Chevrier Maurice · Nationalrat · Wallis · Fraktion CVP/EVP/glp · 2008-12-09
Wortprotokoll
A ce stade il convient, en tant que parlementaires, de poser un acte d'humilité, en admettant que nous avons mal évalué la portée de certaines dispositions que nous avons adoptées dans cette enceinte. Théoriquement, intellectuellement, il était juste et correct de distinguer le coût de l'énergie de celui du transport. Par contre, nous avons mal toisé, nous avons sous-estimé la capacité de la branche à retomber sur ses pattes, à maintenir ce qu'elle considère comme des acquis financiers. Sachant qu'elle gagnerait moins sur l'énergie elle-même, puisque acquise sur un marché ouvert, concurrentiel, cette branche a tenté de compenser par le transport, la distribution, activités où elle conserve un quasi-monopole. Logique, tellement logique, tellement humain! Mais elle a exagéré, elle a trop [PAGE 1780] appuyé sur le crayon, provoquant l'ire des entreprises, le tollé de la population, et la preste réaction du politique.
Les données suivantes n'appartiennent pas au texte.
`src/sv/pda_pkg.sv`:
```
// shared types and constants for the difficulty adjustment core
// no dependencies
`default_nettype none

package pda_pkg;

  // widths of the header fields, the adjust factor and the bomb exponent
  localparam int unsigned WORD_W = 64;
  localparam int unsigned RANK_W = 4;
  localparam int unsigned FAC_W  = 7;
  localparam int unsigned EXP_W  = 6;

  // difficulty floor
  localparam logic [WORD_W-1:0] MIN_WORK = 64'h0000_0000_0002_0000;

  // fork ranks, compared as ordered
  localparam logic [RANK_W-1:0] RANK_HOMESTEAD      = 4'd1;
  localparam logic [RANK_W-1:0] RANK_BYZANTIUM      = 4'd4;
  localparam logic [RANK_W-1:0] RANK_CONSTANTINOPLE = 4'd5;
  localparam logic [RANK_W-1:0] RANK_LONDON         = 4'd9;

  // adjustment rule constants
  localparam logic [FAC_W-1:0] ADJ_CAP      = 7'd99;
  localparam logic [3:0]       FRONTIER_GAP = 4'd13;

  // gap / 9 and gap / 10 for gaps below 1024: (g * m) >> 13
  localparam logic [9:0] DIV9_MUL  = 10'd911;
  localparam logic [9:0] DIV10_MUL = 10'd820;

  // bomb delays in blocks
  localparam logic [23:0] DELAY_GRAY   = 24'd11400000;
  localparam logic [23:0] DELAY_ARROW  = 24'd10700000;
  localparam logic [23:0] DELAY_LONDON = 24'd9700000;
  localparam logic [23:0] DELAY_MUIR   = 24'd9000000;
  localparam logic [23:0] DELAY_CONST  = 24'd5000000;
  localparam logic [23:0] DELAY_BYZ    = 24'd3000000;

  // bomb period 100000 = 32 * 3125; /3125 as (v * 343598) >> 30 for v < 2^18
  // periods past this limit push the exponent to 64 or more
  localparam logic [22:0] BOMB_LIMIT = 23'd6600000;
  localparam logic [18:0] BOMB_MUL   = 19'd343598;

  // configuration register indexes
  typedef enum logic [1:0] {
    CFG_GRAY  = 2'd0,
    CFG_ARROW = 2'd1,
    CFG_MUIR  = 2'd2
  } cfg_idx_t;

  // bomb term decoded from height and fork state
  typedef struct packed {
    logic             ovf;
    logic             on;
    logic [EXP_W-1:0] exp;
  } bomb_t;

  // parent-relative adjustment: add or subtract fac * (parent >> 11)
  typedef struct packed {
    logic             add;
    logic [FAC_W-1:0] fac;
  } adj_t;

endpackage

`default_nettype wire

```
`src/sv/pow_difficulty_adjust_core.sv`:
```
// top level of the proof-of-work difficulty adjustment core
// depends on pda_pkg and pda_bomb
//
//   channel   handshake                 payload
//   header    start / busy              block_height block_time parent_time
//                                       parent_work parent_uncles fork_rank
//   config    cfg_valid / cfg_ready     cfg_index cfg_data
//   result    done (one-cycle strobe)   next_work overflowed
//
// one header per cycle while busy is low; each taken start goes through these steps in order
// (input register, adjust decode and bomb decode, adjust multiply, bomb add and clamp)
// busy and cfg_ready hold off only during reset and for the cycle after it
// rst is synchronous and flushes all words in flight; glacier registers return to all ones
// results cannot be stalled, so the pipeline never stops
`default_nettype none

module pow_difficulty_adjust_core import pda_pkg::*; (
  input  wire logic              clk,
  input  wire logic              rst,
  input  wire logic              start,
  output logic                   busy,
  input  wire logic [WORD_W-1:0] block_height,
  input  wire logic [WORD_W-1:0] block_time,
  input  wire logic [WORD_W-1:0] parent_time,
  input  wire logic [WORD_W-1:0] parent_work,
  input  wire logic              parent_uncles,
  input  wire logic [RANK_W-1:0] fork_rank,
  input  wire logic              cfg_valid,
  output logic                   cfg_ready,
  input  wire logic [1:0]        cfg_index,
  input  wire logic [WORD_W-1:0] cfg_data,
  output logic                   done,
  output logic [WORD_W-1:0]      next_work,
  output logic                   overflowed
);

  // glacier fork registers
  logic [WORD_W-1:0] gray_glacier_start;
  logic [WORD_W-1:0] arrow_glacier_start;
  logic [WORD_W-1:0] muir_glacier_start;

  // input register
  logic              in_valid;
  logic [WORD_W-1:0] in_height, in_gap, in_work;
  logic              in_uncles;
  logic [RANK_W-1:0] in_rank;

  // stage 1 register
  logic              s1_valid;
  logic [WORD_W-1:0] s1_work;
  adj_t              s1_adj;
  bomb_t             s1_bomb;

  // stage 2 register
  logic              s2_valid;
  logic [WORD_W-1:0] s2_work;
  logic              s2_ovf;
  bomb_t             s2_bomb;

  adj_t              adj;
  bomb_t             bomb;
  logic              gap_big;
  logic [19:0]       p9, p10;
  logic [FAC_W-1:0]  z9, z10, y, excess;
  logic [59:0]       prod;
  logic [WORD_W:0]   adj_sum;
  logic [WORD_W-1:0] adj_work;
  logic              adj_ovf;
  logic [WORD_W-1:0] bomb_val;
  logic [WORD_W:0]   bomb_sum;
  logic              fin_ovf;

  // busy only during reset and in the cycle after it
  always_ff @(posedge clk) begin
    if (rst) begin
      busy <= 1'b1;
    end else begin
      busy <= 1'b0;
    end
  end

  assign cfg_ready = !busy;

  // configuration writes; index 3 is ignored
  always_ff @(posedge clk) begin
    if (rst) begin
      gray_glacier_start  <= '1;
      arrow_glacier_start <= '1;
      muir_glacier_start  <= '1;
    end else if (cfg_valid && cfg_ready) begin
      unique case (cfg_index)
        CFG_GRAY:  gray_glacier_start  <= cfg_data;
        CFG_ARROW: arrow_glacier_start <= cfg_data;
        CFG_MUIR:  muir_glacier_start  <= cfg_data;
        default: ;
      endcase
    end
  end

  // input register, gap taken modulo 2^64
  always_ff @(posedge clk) begin
    if (rst) begin
      in_valid <= 1'b0;
    end else begin
      in_valid <= start && !busy;
    end
  end

  always_ff @(posedge clk) begin
    in_height <= block_height;
    in_gap    <= block_time - parent_time;
    in_work   <= parent_work;
    in_uncles <= parent_uncles;
    in_rank   <= fork_rank;
  end

  // gap / 9 and gap / 10, saturated once the cap is certain
  assign gap_big = |in_gap[63:10];
  assign p9      = {10'd0, in_gap[9:0]} * {10'd0, DIV9_MUL};
  assign p10     = {10'd0, in_gap[9:0]} * {10'd0, DIV10_MUL};
  assign z9      = gap_big ? '1 : p9[19:13];
  assign z10     = gap_big ? '1 : p10[19:13];

  // adjustment rule by fork rank
  always_comb begin
    y      = '0;
    excess = '0;
    adj    = '0;
    priority if (in_rank >= RANK_BYZANTIUM) begin
      y = in_uncles ? 7'd2 : 7'd1;
      if (z9 <= y) begin
        adj.add = 1'b1;
        adj.fac = y - z9;
      end else begin
        excess  = z9 - y;
        adj.add = 1'b0;
        adj.fac = (excess > ADJ_CAP) ? ADJ_CAP : excess;
      end
    end else if (in_rank >= RANK_HOMESTEAD) begin
      y = 7'd1;
      if (z10 <= y) begin
        adj.add = 1'b1;
        adj.fac = y - z10;
      end else begin
        excess  = z10 - y;
        adj.add = 1'b0;
        adj.fac = (excess > ADJ_CAP) ? ADJ_CAP : excess;
      end
    end else begin
      adj.add = !(|in_gap[63:4]) && (in_gap[3:0] < FRONTIER_GAP);
      adj.fac = 7'd1;
    end
  end

  pda_bomb u_bomb (
    .block_height        (in_height),
    .fork_rank           (in_rank),
    .gray_glacier_start  (gray_glacier_start),
    .arrow_glacier_start (arrow_glacier_start),
    .muir_glacier_start  (muir_glacier_start),
    .bomb                (bomb)
  );

  // stage 1 register
  always_ff @(posedge clk) begin
    if (rst) begin
      s1_valid <= 1'b0;
    end else begin
      s1_valid <= in_valid;
    end
  end

  always_ff @(posedge clk) begin
    s1_work <= in_work;
    s1_adj  <= adj;
    s1_bomb <= bomb;
  end

  // parent adjustment: fac * (parent >> 11), never below zero on subtract
  assign prod     = {53'd0, s1_adj.fac} * {7'd0, s1_work[63:11]};
  assign adj_sum  = {1'b0, s1_work} + {5'd0, prod};
  assign adj_work = s1_adj.add ? adj_sum[WORD_W-1:0] : (s1_work - {4'd0, prod});
  assign adj_ovf  = s1_adj.add && adj_sum[WORD_W];

  // stage 2 register
  always_ff @(posedge clk) begin
    if (rst) begin
      s2_valid <= 1'b0;
    end else begin
      s2_valid <= s1_valid;
    end
  end

  always_ff @(posedge clk) begin
    s2_work <= adj_work;
    s2_ovf  <= adj_ovf;
    s2_bomb <= s1_bomb;
  end

  // bomb term and overflow
  assign bomb_val = s2_bomb.on ? ({{(WORD_W-1){1'b0}}, 1'b1} << s2_bomb.exp) : '0;
  assign bomb_sum = {1'b0, s2_work} + {1'b0, bomb_val};
  assign fin_ovf  = s2_ovf || s2_bomb.ovf || bomb_sum[WORD_W];

  // result register
  always_ff @(posedge clk) begin
    if (rst) begin
      done <= 1'b0;
    end else begin
      done <= s2_valid;
    end
  end

  always_ff @(posedge clk) begin
    if (fin_ovf) begin
      next_work  <= '1;
      overflowed <= 1'b1;
    end else begin
      next_work  <= (bomb_sum[WORD_W-1:0] < MIN_WORK) ? MIN_WORK : bomb_sum[WORD_W-1:0];
      overflowed <= 1'b0;
    end
  end

endmodule

`default_nettype wire

```
`src/sv/pda_bomb.sv`:
```
// difficulty bomb decode: delay selection and exponent of the bomb term
// depends on pda_pkg
`default_nettype none

module pda_bomb import pda_pkg::*; (
  input  wire logic [WORD_W-1:0] block_height,
  input  wire logic [RANK_W-1:0] fork_rank,
  input  wire logic [WORD_W-1:0] gray_glacier_start,
  input  wire logic [WORD_W-1:0] arrow_glacier_start,
  input  wire logic [WORD_W-1:0] muir_glacier_start,
  output bomb_t                  bomb
);

  logic        gray_on, arrow_on, muir_on;
  logic [23:0] delay;
  logic        above;
  logic [WORD_W-1:0] diff;
  logic        far;
  logic [36:0] quot_prod;
  logic [6:0]  periods;
  logic [6:0]  exp_wide;

  // fork is live when configured and reached
  assign gray_on  = (gray_glacier_start != '1) && (block_height >= gray_glacier_start);
  assign arrow_on = (arrow_glacier_start != '1) && (block_height >= arrow_glacier_start);
  assign muir_on  = (muir_glacier_start != '1) && (block_height >= muir_glacier_start);

  // delay by fork priority
  always_comb begin
    priority if (gray_on) begin
      delay = DELAY_GRAY;
    end else if (arrow_on) begin
      delay = DELAY_ARROW;
    end else if (fork_rank >= RANK_LONDON) begin
      delay = DELAY_LONDON;
    end else if (muir_on) begin
      delay = DELAY_MUIR;
    end else if (fork_rank >= RANK_CONSTANTINOPLE) begin
      delay = DELAY_CONST;
    end else if (fork_rank >= RANK_BYZANTIUM) begin
      delay = DELAY_BYZ;
    end else begin
      delay = '0;
    end
  end

  // fake height and period count
  assign above     = block_height > {40'd0, delay};
  assign diff      = block_height - {40'd0, delay};
  assign far       = (|diff[63:23]) || (diff[22:0] >= BOMB_LIMIT);
  assign quot_prod = {19'd0, diff[22:5]} * {18'd0, BOMB_MUL};
  assign periods   = quot_prod[36:30];
  assign exp_wide  = periods - 7'd2;

  // bomb term fields
  assign bomb.ovf = above && far;
  assign bomb.on  = above && !far && (periods >= 7'd2);
  assign bomb.exp = exp_wide[EXP_W-1:0];

endmodule

`default_nettype wire

```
Sous l'impulsion du Parlement, le Conseil fédéral joue les Lucky Luke en modifiant une ordonnance avant même son entrée en vigueur. Cette décision, que nous saluons bien évidemment, équivaut à la pose de garde-fous provisoires, qui devraient réduire de moitié les hausses de tarifs annoncées. Nous souhaitons maintenant que chaque acteur agisse avec célérité, pour dissiper au plus vite la grande nébuleuse ambiante et pour redonner confiance à l'économie et aux consommateurs.
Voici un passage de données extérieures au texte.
File: src/rtl/core/multicast_hash_filter_builder_macros.svh
// Assertion helpers for the multicast hash filter builder
`ifndef MULTICAST_HASH_FILTER_BUILDER_MACROS_SVH
`define MULTICAST_HASH_FILTER_BUILDER_MACROS_SVH

// Implication checked on every rising clock edge, off during reset
`define MHF_ASSERT_IMPL(label, cond, prop, msg) \
   label: assert property (@(posedge clock) disable iff (reset) (cond) |-> (prop)) \
      else $error(msg);

// Next-cycle implication checked on every rising clock edge, off during reset
`define MHF_ASSERT_NEXT(label, cond, prop, msg) \
   label: assert property (@(posedge clock) disable iff (reset) (cond) |=> (prop)) \
      else $error(msg);

`endif

File: src/rtl/core/mhf_pkg.sv
`default_nettype none
package mhf_pkg;

   localparam int unsigned ADDRESS_BYTES = 6;
   localparam int unsigned MAC_WIDTH     = 48;
   localparam int unsigned INDEX_WIDTH   = 6;
   localparam int unsigned TABLE_WIDTH   = 64;
   localparam int unsigned HALF_WIDTH    = 32;
   localparam int unsigned CRC_WIDTH     = 32;
   localparam int unsigned INDEX_SHIFT   = 23;
   localparam int unsigned ADDR_BITS     = 8 * ADDRESS_BYTES;

   localparam logic [CRC_WIDTH-1:0]   CRC_PRESET = 32'hFFFF_FFFF;
   localparam logic [CRC_WIDTH-1:0]   CRC_POLY   = 32'h04C1_1DB7;
   localparam logic [INDEX_WIDTH-1:0] INDEX_MASK = 6'h3F;

   typedef logic [MAC_WIDTH-1:0]   mac_type;
   typedef logic [INDEX_WIDTH-1:0] index_type;
   typedef logic [TABLE_WIDTH-1:0] table_type;

   // one entry moving from the input register to the result register
   typedef struct packed {
      logic      fire;
      logic      valid;
      logic      last;
      index_type index;
   } update_type;

   // address bytes first byte first, each byte lsb first; bits above 47 read as zero
   function automatic logic [CRC_WIDTH-1:0] addr_crc(input mac_type addr);
      logic [CRC_WIDTH-1:0] crc;
      logic [63:0]          ext;
      logic                 fb;
      int unsigned          k;
      int unsigned          b;
      crc = CRC_PRESET;
      ext = {{(64-MAC_WIDTH){1'b0}}, addr};
      for (int unsigned n = 0; n < ADDR_BITS; n++) begin
         k   = n / 8;
         b   = n % 8;
         fb  = crc[CRC_WIDTH-1] ^ ext[8*(ADDRESS_BYTES-1-k) + b];
         crc = {crc[CRC_WIDTH-2:0], 1'b0} ^ (fb ? CRC_POLY : '0);
      end
      return crc;
   endfunction

endpackage
`default_nettype wire

File: src/rtl/core/multicast_hash_filter_builder.sv
// Multicast hash filter builder. One filter entry per beat on req_ builds a 64-bit
// multicast hash table: a valid entry sets the bit chosen by CRC-32 bits 28 to 23 of
// its address, and every entry gives one rsp_ beat with the index and the table after
// it. The entry flagged last_entry returns the finished table with table_complete set
// and the table then clears. An entry is registered on acceptance, hashed by an
// unrolled CRC network and table update, moved into the result register once that
// register is free or being taken, and held there until taken; one entry per cycle
// sustained while rsp_ready stays high.
`default_nettype none
`include "multicast_hash_filter_builder_macros.svh"
module multicast_hash_filter_builder
   import mhf_pkg::*;
(
   input  wire                   clock,
   input  wire                   reset,
   input  wire                   req_valid,
   output logic                  req_ready,
   input  wire [MAC_WIDTH-1:0]   req_mac_address,
   input  wire                   req_entry_valid,
   input  wire                   req_last_entry,
   output logic                  rsp_valid,
   input  wire                   rsp_ready,
   output logic [INDEX_WIDTH-1:0] rsp_hash_index,
   output logic                  rsp_index_used,
   output logic [HALF_WIDTH-1:0] rsp_table_low,
   output logic [HALF_WIDTH-1:0] rsp_table_high,
   output logic                  rsp_table_complete
);

   logic      in_valid_ff;
   logic      in_valid_in;
   mac_type   in_mac_ff;
   logic      in_entry_ff;
   logic      in_last_ff;

   logic      out_valid_ff;
   logic      out_valid_in;
   index_type out_index_ff;
   logic      out_used_ff;
   table_type out_table_ff;
   logic      out_last_ff;

   logic       advance;
   logic       accept;
   index_type  crc_index;
   update_type upd;
   table_type  table_after;
   logic       used_beat;
   logic       unused_beat;

   assign advance   = in_valid_ff && (!out_valid_ff || rsp_ready);
   assign req_ready = !in_valid_ff || advance;
   assign accept    = req_valid && req_ready;

   mhf_crc_index u_crc (
      .mac_address (in_mac_ff),
      .hash_index  (crc_index)
   );

   always_comb begin
      upd.fire  = advance;
      upd.valid = in_entry_ff;
      upd.last  = in_last_ff;
      upd.index = crc_index;
   end

   mhf_table u_table (
      .clock       (clock),
      .reset       (reset),
      .upd         (upd),
      .table_after (table_after)
   );

   always_comb begin
      in_valid_in = in_valid_ff;
      if (accept) begin
         in_valid_in = 1'b1;
      end else if (advance) begin
         in_valid_in = 1'b0;
      end
      out_valid_in = out_valid_ff;
      if (advance) begin
         out_valid_in = 1'b1;
      end else if (rsp_ready) begin
         out_valid_in = 1'b0;
      end
   end

   always_ff @(posedge clock) begin
      if (reset) begin
         in_valid_ff  <= 1'b0;
         out_valid_ff <= 1'b0;
      end else begin
         in_valid_ff  <= in_valid_in;
         out_valid_ff <= out_valid_in;
      end
   end

   always_ff @(posedge clock) begin
      if (accept) begin
         in_mac_ff   <= req_mac_address;
         in_entry_ff <= req_entry_valid;
         in_last_ff  <= req_last_entry;
      end
      if (advance) begin
         out_index_ff <= in_entry_ff ? crc_index : '0;
         out_used_ff  <= in_entry_ff;
         out_table_ff <= table_after;
         out_last_ff  <= in_last_ff;
      end
   end

   assign rsp_valid          = out_valid_ff;
   assign rsp_hash_index     = out_index_ff;
   assign rsp_index_used     = out_used_ff;
   assign rsp_table_low      = out_table_ff[HALF_WIDTH-1:0];
   assign rsp_table_high     = out_table_ff[TABLE_WIDTH-1:HALF_WIDTH];
   assign rsp_table_complete = out_last_ff;

   assign used_beat   = out_valid_ff && out_used_ff;
   assign unused_beat = out_valid_ff && !out_used_ff;

   // unused entries report index zero
   `MHF_ASSERT_IMPL(a_unused_zero, unused_beat, out_index_ff == '0, "index on unused entry")
   // a used index is set in the table it reports
   `MHF_ASSERT_IMPL(a_index_in_table, used_beat, out_table_ff[out_index_ff], "hash bit missing")
   // every entry leaving the input register lands in the result register
   `MHF_ASSERT_NEXT(a_advance_fills_output, advance, out_valid_ff, "result beat lost")

endmodule
`default_nettype wire

File: src/rtl/core/mhf_crc_index.sv
`default_nettype none
module mhf_crc_index
   import mhf_pkg::*;
(
   input  wire mac_type   mac_address,
   output index_type      hash_index
);

   logic [CRC_WIDTH-1:0] crc;

   assign crc        = addr_crc(mac_address);
   assign hash_index = crc[INDEX_SHIFT +: INDEX_WIDTH] & INDEX_MASK;

endmodule
`default_nettype wire

File: src/rtl/core/mhf_table.sv
`default_nettype none
module mhf_table
   import mhf_pkg::*;
(
   input  wire             clock,
   input  wire             reset,
   input  wire update_type upd,
   output table_type       table_after
);

   table_type table_ff;
   table_type table_in;
   table_type bit_set;

   always_comb begin
      bit_set           = '0;
      bit_set[upd.index] = upd.valid;
      table_after       = table_ff | bit_set;
      table_in          = table_ff;
      if (upd.fire) begin
         table_in = upd.last ? '0 : table_after;
      end
   end

   always_ff @(posedge clock) begin
      if (reset) begin
         table_ff <= '0;
      end else begin
         table_ff <= table_in;
      end
   end

endmodule
`default_nettype wire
Nous profitons également de cette tribune pour, une nouvelle fois, lancer un appel aux collectivités propriétaires des entreprises, un appel à la sagesse et un appel au sens des responsabilités. Qu'elles ne jouent pas les pyromanes pompiers: le sinistre pourrait les dépasser. Plus fondamentalement, l'acceptation des postulats nous permettra de revoir notre copie sans le couteau sous la gorge et, le cas échéant, de remédier aux défauts constatés. Mais gare au populisme à bon marché consistant à lier les turbulences actuelles à la seule ouverture du marché; gare à l'incohérence et à la lâcheté consistant à voter d'un côté le soutien aux énergies renouvelables et de l'autre à s'émouvoir des tendances haussières. Le défi de l'approvisionnement en électricité mérite mieux que des élucubrations à but strictement électoral. Sans bon sens, sans sérénité, sans consensus, eh bien nous ne relèverons pas ce défi.